#### Source information

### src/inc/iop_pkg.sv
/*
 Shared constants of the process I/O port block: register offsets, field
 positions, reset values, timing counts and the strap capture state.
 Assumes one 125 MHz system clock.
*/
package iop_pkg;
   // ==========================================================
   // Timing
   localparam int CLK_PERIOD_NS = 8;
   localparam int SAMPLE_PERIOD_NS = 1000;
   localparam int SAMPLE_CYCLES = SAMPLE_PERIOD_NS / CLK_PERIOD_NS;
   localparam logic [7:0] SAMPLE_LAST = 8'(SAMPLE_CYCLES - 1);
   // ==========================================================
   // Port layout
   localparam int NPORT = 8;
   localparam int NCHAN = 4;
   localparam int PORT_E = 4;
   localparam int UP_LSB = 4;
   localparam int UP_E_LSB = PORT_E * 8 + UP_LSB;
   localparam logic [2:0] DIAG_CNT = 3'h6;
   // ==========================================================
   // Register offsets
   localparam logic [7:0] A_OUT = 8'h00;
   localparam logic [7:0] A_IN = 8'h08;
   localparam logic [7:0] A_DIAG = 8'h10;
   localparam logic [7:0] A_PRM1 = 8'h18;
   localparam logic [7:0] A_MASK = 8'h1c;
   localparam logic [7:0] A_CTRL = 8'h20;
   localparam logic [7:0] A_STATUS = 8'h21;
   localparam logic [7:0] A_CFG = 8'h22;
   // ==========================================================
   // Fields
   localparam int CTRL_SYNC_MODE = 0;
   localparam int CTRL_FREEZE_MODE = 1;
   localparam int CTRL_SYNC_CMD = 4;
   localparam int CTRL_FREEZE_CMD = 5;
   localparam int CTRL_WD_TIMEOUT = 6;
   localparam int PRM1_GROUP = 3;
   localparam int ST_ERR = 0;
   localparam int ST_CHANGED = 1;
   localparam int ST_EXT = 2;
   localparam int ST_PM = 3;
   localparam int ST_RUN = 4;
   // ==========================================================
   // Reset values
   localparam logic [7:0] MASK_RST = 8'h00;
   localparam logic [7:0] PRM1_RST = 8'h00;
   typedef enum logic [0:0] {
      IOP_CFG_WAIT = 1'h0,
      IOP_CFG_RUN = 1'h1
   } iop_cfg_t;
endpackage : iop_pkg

########

What you need to do: For the word "offsets", count the lines of the data that contain it and give only the count.

Task output: 2